Brief: In the material below, find the line that contains "Step 2 times" and the line that contains "0.12 / 0.12 | 1 |", then write out exactly those two lines and everything between them.

⁂

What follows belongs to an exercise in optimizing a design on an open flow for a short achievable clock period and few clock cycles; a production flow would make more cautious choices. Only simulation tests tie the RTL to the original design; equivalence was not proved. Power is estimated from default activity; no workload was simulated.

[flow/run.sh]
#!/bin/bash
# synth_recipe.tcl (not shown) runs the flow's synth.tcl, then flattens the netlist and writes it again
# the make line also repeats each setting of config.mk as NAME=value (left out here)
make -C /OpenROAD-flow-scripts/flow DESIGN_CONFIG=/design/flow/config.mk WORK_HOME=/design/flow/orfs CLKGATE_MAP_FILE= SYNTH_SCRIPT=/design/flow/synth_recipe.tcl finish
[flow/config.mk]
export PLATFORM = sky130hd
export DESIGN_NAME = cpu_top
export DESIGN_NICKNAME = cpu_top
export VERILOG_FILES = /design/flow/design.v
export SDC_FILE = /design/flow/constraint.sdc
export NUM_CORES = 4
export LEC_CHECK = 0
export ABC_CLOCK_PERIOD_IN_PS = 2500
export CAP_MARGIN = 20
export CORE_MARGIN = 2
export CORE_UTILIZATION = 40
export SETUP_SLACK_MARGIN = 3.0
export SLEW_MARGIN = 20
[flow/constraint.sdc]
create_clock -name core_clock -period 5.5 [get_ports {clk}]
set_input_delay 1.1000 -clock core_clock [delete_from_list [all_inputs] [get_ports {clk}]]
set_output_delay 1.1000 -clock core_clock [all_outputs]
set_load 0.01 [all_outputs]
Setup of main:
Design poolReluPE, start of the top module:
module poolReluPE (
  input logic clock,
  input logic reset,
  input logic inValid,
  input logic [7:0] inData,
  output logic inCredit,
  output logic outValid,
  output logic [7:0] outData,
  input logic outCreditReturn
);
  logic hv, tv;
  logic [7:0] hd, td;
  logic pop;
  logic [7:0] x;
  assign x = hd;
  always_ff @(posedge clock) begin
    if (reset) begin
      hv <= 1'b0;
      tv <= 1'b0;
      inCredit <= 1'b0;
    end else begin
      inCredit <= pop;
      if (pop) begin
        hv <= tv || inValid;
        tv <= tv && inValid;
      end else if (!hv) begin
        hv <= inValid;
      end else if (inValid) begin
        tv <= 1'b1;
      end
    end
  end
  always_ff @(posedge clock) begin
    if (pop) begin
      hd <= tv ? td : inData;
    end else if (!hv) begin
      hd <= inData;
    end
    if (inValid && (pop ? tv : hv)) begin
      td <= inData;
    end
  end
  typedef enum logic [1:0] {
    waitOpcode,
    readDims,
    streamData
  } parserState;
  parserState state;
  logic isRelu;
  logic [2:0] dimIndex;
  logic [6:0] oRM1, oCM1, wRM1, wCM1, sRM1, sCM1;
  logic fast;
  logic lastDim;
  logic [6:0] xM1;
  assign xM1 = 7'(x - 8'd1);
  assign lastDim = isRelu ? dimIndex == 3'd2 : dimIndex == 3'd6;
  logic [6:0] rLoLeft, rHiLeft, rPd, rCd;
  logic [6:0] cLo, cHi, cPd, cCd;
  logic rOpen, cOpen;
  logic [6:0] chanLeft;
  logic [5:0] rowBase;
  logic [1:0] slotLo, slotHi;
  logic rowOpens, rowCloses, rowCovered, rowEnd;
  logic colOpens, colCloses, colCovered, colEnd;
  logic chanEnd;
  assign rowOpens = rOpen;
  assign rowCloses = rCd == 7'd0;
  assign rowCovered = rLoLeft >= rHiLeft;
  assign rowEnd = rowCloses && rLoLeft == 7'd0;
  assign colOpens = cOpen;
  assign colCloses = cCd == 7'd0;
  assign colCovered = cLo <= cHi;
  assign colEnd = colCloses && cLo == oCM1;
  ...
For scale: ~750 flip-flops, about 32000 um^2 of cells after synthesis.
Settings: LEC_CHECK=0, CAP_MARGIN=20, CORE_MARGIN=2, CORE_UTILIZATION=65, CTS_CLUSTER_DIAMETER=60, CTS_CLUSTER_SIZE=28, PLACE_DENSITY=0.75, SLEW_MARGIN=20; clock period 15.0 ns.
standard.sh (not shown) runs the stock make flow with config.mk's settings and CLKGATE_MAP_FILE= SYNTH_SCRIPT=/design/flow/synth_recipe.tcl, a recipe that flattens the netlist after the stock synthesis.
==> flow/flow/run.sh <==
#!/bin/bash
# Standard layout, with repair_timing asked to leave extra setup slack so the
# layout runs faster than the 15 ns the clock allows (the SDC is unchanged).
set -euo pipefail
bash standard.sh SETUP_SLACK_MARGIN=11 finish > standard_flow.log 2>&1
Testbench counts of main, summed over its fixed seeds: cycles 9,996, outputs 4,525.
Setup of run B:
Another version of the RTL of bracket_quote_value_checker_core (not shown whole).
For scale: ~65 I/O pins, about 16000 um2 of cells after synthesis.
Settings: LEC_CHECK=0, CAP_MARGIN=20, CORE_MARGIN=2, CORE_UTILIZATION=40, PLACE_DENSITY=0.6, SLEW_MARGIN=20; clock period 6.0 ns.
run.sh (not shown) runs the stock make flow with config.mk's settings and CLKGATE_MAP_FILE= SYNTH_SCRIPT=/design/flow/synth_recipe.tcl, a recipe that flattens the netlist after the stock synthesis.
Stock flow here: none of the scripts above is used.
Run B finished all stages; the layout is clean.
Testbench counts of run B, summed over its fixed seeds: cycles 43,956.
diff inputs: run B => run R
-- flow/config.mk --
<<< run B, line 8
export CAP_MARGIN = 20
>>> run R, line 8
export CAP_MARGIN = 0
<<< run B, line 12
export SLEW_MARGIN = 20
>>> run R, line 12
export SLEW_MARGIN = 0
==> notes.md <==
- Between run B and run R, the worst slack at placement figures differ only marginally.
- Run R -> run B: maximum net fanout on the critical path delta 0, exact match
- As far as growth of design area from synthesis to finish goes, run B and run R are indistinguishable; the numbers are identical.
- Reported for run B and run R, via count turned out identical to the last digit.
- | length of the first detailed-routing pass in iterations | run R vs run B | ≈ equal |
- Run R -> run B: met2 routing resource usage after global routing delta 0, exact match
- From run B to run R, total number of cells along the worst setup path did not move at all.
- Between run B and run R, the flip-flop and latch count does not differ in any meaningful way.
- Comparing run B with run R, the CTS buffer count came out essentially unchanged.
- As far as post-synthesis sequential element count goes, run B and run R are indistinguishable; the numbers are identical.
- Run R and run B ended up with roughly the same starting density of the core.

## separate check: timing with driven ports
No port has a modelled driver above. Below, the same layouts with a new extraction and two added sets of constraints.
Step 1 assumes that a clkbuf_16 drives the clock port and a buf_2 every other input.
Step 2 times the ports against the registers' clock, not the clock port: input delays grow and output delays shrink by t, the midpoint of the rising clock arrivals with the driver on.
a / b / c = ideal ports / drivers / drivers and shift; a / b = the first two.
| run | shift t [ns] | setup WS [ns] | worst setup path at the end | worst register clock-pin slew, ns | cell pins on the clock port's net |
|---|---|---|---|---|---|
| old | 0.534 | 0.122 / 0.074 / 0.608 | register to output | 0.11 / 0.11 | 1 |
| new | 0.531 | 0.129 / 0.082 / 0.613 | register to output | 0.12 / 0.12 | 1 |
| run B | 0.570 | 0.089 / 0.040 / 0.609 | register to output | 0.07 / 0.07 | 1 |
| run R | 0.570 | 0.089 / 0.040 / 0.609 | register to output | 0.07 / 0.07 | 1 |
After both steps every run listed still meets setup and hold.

⁂

Response for this exercise:
Step 2 times the ports against the registers' clock, not the clock port: input delays grow and output delays shrink by t, the midpoint of the rising clock arrivals with the driver on.
a / b / c = ideal ports / drivers / drivers and shift; a / b = the first two.
| run | shift t [ns] | setup WS [ns] | worst setup path at the end | worst register clock-pin slew, ns | cell pins on the clock port's net |
|---|---|---|---|---|---|
| old | 0.534 | 0.122 / 0.074 / 0.608 | register to output | 0.11 / 0.11 | 1 |
| new | 0.531 | 0.129 / 0.082 / 0.613 | register to output | 0.12 / 0.12 | 1 |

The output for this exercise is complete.